The problem:
Show all lines from the listing below that contain "instances".
[Opening Extracted material section]
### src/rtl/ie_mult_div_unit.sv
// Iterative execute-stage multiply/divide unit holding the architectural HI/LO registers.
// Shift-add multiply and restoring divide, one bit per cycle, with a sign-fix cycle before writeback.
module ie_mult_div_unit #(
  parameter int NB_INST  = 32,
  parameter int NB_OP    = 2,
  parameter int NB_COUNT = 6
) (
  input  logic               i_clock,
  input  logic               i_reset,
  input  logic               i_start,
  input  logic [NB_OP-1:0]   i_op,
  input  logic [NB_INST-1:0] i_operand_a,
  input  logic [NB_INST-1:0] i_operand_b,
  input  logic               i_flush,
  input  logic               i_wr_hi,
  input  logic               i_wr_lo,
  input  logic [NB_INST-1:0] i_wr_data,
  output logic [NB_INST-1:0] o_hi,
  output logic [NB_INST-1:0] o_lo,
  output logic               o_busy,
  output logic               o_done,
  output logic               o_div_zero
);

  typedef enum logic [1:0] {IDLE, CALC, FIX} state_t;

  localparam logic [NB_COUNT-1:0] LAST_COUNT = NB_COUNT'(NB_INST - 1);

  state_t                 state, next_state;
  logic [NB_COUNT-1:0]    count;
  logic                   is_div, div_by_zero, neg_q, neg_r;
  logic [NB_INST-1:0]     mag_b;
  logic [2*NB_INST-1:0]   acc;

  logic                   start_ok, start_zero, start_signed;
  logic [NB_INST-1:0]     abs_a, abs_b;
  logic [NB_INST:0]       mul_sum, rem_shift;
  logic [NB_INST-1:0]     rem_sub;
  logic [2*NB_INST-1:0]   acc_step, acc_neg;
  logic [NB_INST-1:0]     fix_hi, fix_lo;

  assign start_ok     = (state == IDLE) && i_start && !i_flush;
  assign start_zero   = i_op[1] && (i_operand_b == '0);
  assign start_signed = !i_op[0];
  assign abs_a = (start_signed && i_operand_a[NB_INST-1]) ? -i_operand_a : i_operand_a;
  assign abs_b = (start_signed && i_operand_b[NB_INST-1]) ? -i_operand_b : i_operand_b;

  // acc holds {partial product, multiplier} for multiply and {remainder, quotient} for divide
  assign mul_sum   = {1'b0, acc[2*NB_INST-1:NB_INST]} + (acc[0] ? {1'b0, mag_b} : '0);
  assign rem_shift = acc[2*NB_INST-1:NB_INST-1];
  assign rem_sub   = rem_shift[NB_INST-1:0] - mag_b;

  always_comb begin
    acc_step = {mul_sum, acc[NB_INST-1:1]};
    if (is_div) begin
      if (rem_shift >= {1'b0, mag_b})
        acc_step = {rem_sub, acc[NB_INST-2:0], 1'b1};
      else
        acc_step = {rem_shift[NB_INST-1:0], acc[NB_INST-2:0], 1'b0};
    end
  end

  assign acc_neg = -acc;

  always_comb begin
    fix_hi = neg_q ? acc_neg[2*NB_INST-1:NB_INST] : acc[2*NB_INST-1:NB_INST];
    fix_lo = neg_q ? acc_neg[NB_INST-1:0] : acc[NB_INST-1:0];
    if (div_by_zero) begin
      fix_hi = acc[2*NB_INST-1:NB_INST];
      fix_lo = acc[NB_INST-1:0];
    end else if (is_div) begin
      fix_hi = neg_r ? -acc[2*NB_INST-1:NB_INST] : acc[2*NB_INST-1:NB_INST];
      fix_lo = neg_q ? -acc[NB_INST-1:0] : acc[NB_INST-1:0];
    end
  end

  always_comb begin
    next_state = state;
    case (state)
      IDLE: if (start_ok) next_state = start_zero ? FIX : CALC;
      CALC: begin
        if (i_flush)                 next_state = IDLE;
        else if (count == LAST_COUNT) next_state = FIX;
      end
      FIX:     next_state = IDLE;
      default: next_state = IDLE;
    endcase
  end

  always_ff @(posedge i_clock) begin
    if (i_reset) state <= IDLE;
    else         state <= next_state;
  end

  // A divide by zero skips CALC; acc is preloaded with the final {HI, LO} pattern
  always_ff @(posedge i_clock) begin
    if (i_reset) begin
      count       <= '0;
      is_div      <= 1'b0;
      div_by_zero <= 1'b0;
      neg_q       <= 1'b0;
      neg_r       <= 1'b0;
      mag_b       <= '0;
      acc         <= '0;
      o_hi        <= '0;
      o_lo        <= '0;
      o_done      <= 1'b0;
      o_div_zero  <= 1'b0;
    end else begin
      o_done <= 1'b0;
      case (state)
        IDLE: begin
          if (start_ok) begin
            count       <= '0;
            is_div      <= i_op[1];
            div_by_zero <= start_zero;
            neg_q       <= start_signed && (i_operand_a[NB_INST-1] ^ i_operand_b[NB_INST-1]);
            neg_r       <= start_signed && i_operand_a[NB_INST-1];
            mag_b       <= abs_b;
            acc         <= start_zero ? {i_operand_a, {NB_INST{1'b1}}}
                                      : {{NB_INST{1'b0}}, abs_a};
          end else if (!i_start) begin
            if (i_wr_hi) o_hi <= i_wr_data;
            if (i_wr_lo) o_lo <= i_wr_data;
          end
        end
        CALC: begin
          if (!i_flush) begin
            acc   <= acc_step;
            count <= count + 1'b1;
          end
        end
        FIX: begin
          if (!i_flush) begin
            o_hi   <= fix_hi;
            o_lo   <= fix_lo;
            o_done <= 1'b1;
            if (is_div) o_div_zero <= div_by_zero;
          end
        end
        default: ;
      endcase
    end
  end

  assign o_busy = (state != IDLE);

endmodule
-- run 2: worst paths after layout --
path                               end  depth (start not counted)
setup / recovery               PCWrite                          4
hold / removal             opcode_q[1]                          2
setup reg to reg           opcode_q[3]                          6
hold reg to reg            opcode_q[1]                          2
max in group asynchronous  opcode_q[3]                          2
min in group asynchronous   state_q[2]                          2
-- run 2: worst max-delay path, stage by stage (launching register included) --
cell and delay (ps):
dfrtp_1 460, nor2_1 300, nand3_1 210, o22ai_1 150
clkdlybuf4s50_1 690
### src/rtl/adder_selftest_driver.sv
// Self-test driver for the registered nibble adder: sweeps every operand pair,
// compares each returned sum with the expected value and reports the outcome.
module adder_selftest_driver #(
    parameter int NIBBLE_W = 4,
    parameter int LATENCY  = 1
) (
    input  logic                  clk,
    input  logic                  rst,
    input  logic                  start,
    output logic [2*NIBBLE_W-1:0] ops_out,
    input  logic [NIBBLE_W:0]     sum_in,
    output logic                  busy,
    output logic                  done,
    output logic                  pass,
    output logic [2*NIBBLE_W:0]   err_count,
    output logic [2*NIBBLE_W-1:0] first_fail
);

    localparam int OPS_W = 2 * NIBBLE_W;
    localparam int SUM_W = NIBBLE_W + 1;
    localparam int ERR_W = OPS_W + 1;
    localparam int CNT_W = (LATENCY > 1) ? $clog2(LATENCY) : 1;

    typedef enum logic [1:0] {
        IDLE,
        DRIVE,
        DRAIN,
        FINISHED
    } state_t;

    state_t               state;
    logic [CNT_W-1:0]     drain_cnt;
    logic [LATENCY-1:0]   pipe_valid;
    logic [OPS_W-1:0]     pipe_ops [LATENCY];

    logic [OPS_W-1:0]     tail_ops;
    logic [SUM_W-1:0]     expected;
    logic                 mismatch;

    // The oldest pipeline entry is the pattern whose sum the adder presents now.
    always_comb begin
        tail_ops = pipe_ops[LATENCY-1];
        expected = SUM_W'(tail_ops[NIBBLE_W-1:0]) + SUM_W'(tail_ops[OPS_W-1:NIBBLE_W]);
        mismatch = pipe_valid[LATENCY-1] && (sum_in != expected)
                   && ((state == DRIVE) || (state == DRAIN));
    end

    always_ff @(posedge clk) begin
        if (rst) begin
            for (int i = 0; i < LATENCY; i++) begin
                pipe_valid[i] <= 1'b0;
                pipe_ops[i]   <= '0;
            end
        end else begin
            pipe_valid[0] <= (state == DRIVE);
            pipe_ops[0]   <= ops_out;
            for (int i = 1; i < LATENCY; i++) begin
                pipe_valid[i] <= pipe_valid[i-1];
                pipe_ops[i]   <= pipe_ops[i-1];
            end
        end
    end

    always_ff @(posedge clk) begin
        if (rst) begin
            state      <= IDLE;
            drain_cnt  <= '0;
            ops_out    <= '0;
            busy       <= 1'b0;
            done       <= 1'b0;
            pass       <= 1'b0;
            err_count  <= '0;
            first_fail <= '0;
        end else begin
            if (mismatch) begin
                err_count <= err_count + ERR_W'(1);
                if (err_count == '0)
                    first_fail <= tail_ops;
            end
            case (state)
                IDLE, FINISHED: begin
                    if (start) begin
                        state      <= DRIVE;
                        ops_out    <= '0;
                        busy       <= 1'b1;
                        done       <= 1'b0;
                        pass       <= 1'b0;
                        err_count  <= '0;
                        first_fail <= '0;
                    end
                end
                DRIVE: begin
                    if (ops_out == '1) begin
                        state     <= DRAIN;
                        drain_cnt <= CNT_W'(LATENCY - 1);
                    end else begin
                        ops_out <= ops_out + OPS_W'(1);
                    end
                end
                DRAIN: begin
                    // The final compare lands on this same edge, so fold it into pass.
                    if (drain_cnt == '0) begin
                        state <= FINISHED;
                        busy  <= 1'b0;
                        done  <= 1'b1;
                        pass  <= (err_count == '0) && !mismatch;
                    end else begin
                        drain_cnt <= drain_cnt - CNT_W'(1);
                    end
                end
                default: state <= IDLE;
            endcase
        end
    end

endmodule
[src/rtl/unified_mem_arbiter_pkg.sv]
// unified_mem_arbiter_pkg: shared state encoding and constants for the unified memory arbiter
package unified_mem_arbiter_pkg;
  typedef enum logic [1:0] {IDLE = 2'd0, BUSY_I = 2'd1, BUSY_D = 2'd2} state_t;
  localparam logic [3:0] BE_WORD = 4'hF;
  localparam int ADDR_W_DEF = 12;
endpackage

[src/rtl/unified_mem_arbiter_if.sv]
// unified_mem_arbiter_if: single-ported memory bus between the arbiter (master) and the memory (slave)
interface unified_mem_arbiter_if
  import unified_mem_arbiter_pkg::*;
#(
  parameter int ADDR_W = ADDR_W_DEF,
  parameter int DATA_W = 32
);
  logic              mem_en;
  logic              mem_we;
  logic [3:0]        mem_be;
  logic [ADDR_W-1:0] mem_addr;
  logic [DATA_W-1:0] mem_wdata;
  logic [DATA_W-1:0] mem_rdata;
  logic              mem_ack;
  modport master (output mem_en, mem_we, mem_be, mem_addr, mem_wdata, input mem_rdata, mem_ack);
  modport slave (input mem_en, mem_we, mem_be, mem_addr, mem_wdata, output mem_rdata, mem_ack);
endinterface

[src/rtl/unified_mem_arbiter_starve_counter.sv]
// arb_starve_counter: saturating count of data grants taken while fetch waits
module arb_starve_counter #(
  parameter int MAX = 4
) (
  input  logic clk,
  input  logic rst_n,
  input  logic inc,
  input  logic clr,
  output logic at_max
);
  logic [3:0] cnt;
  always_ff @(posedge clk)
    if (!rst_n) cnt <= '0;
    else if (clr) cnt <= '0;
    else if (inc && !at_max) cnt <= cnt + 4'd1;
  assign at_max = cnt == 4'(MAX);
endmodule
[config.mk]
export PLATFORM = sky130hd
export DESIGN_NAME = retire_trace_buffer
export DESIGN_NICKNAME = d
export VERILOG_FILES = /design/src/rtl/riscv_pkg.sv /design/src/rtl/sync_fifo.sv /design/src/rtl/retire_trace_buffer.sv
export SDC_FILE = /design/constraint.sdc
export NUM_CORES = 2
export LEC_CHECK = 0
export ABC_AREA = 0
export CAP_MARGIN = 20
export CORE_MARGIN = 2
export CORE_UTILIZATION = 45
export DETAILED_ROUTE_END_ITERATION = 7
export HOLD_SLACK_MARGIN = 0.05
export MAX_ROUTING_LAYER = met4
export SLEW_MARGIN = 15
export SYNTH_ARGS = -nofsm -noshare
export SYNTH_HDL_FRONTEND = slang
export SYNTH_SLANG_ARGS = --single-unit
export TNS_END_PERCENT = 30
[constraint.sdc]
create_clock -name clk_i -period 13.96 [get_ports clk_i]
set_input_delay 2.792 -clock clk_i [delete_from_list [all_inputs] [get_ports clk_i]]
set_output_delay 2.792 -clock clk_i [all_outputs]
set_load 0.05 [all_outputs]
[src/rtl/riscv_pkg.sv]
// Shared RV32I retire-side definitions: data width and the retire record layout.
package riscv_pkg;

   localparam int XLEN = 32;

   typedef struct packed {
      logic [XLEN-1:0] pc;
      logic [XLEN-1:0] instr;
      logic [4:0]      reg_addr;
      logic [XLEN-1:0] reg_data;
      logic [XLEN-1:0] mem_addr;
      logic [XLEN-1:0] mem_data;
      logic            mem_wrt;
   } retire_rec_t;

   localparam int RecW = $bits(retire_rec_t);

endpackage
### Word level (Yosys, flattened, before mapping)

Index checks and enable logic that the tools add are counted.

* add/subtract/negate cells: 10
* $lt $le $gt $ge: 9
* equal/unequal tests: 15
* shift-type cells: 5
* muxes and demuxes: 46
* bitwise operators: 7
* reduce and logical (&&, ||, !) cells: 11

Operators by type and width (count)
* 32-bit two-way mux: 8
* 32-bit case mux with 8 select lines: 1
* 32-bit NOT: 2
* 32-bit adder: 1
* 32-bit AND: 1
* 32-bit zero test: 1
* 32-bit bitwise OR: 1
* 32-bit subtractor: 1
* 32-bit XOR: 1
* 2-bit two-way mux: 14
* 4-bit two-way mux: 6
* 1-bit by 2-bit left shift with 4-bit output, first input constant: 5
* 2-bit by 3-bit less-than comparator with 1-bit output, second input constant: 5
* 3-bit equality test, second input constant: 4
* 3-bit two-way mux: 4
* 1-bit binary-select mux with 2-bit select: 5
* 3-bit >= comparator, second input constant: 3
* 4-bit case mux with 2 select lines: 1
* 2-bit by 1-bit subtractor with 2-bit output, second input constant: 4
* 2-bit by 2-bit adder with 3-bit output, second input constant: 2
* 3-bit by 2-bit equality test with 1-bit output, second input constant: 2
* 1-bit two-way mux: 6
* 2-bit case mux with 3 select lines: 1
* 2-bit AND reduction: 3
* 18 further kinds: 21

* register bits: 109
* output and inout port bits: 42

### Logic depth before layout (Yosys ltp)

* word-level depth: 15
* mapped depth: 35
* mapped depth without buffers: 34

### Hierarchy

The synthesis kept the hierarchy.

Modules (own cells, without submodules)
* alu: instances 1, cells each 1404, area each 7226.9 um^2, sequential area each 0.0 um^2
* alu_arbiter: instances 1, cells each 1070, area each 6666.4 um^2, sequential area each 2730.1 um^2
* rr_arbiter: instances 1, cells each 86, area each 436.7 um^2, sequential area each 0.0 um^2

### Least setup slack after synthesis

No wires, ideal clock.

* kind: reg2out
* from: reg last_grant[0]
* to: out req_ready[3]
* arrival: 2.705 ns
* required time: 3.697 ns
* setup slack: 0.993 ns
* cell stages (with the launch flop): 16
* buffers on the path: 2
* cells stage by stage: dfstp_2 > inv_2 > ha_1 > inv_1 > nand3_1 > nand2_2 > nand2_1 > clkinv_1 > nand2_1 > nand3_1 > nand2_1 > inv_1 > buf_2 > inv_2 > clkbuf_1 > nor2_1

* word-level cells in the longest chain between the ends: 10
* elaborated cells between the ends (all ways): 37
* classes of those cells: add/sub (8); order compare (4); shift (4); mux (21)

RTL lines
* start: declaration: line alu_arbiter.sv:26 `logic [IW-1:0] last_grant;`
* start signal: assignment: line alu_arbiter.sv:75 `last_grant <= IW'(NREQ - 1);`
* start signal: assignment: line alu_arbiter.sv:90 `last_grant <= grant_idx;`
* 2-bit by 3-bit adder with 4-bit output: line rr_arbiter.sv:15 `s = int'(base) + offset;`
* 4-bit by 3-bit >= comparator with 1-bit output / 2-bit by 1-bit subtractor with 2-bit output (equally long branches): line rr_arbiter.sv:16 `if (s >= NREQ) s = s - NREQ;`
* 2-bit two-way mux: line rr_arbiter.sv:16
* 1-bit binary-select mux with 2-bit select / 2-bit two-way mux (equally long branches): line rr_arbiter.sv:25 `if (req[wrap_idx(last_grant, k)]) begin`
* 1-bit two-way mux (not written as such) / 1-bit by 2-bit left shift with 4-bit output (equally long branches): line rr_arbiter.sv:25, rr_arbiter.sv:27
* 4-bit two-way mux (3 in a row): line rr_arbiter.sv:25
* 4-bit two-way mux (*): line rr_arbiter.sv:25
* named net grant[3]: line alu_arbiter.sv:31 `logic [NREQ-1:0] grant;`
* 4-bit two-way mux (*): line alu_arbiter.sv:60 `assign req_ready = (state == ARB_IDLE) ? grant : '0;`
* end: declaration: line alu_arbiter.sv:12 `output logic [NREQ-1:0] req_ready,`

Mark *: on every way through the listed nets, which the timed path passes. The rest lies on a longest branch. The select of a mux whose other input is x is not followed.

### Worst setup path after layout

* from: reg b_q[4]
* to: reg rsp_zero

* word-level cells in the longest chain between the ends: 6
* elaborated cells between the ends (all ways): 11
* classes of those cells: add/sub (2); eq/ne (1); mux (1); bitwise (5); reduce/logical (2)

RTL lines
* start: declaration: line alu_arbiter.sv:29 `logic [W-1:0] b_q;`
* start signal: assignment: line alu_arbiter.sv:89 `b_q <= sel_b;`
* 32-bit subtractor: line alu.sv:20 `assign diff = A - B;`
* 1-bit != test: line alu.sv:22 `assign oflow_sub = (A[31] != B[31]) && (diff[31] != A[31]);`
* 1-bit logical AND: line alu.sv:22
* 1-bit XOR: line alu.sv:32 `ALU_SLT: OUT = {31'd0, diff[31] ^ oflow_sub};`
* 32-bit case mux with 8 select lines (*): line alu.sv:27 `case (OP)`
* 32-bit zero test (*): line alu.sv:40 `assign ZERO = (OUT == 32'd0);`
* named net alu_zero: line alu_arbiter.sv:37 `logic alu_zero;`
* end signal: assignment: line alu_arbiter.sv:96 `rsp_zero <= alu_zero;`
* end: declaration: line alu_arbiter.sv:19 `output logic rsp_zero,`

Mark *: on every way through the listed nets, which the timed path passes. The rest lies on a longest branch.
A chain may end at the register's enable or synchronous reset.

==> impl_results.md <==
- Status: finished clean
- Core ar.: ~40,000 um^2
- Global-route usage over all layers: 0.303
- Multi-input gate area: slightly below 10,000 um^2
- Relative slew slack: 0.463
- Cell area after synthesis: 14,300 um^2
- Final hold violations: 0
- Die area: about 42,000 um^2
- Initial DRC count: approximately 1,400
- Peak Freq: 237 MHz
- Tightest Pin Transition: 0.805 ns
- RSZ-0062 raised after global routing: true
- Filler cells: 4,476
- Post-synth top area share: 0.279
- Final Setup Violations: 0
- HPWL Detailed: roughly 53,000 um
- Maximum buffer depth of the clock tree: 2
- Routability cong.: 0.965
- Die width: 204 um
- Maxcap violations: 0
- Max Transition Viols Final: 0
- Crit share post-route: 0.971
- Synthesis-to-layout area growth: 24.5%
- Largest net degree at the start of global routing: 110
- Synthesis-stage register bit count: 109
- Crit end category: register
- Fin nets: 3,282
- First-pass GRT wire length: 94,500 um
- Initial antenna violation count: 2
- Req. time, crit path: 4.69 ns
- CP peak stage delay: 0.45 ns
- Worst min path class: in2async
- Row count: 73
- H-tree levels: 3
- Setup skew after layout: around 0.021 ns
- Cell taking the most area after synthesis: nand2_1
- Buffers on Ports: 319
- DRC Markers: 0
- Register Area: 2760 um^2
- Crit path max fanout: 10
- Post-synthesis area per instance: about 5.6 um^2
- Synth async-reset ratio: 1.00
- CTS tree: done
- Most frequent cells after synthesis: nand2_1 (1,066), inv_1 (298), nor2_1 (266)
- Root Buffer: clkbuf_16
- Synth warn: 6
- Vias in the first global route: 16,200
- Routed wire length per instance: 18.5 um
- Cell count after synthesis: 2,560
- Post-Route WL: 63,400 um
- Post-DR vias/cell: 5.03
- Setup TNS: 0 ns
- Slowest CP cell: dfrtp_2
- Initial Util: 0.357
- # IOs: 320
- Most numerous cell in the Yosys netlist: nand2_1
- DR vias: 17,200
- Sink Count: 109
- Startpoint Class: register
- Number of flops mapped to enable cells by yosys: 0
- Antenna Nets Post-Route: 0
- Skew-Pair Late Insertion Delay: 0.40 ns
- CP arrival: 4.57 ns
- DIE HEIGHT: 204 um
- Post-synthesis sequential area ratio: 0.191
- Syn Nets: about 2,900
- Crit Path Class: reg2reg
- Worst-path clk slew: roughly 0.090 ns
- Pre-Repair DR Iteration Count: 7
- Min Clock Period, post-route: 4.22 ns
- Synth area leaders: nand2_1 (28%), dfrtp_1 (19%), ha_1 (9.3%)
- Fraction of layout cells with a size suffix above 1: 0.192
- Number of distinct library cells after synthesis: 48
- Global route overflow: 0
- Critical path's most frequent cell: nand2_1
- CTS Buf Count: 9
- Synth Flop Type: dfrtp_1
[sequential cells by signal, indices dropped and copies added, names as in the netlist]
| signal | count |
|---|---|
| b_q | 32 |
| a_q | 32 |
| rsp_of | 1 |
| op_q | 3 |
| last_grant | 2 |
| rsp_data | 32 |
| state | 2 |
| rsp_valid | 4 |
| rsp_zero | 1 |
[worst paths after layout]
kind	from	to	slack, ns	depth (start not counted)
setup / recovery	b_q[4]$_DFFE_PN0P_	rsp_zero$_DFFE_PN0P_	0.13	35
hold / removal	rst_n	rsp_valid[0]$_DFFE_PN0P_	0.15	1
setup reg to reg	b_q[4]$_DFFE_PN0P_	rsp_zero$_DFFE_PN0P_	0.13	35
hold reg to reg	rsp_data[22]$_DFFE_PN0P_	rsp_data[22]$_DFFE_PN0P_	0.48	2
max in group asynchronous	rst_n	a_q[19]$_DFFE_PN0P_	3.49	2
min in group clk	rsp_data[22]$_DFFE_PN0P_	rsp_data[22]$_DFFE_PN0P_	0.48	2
[Closing Extracted material section]
Solution:
* alu: instances 1, cells each 1404, area each 7226.9 um^2, sequential area each 0.0 um^2
* alu_arbiter: instances 1, cells each 1070, area each 6666.4 um^2, sequential area each 2730.1 um^2
* rr_arbiter: instances 1, cells each 86, area each 436.7 um^2, sequential area each 0.0 um^2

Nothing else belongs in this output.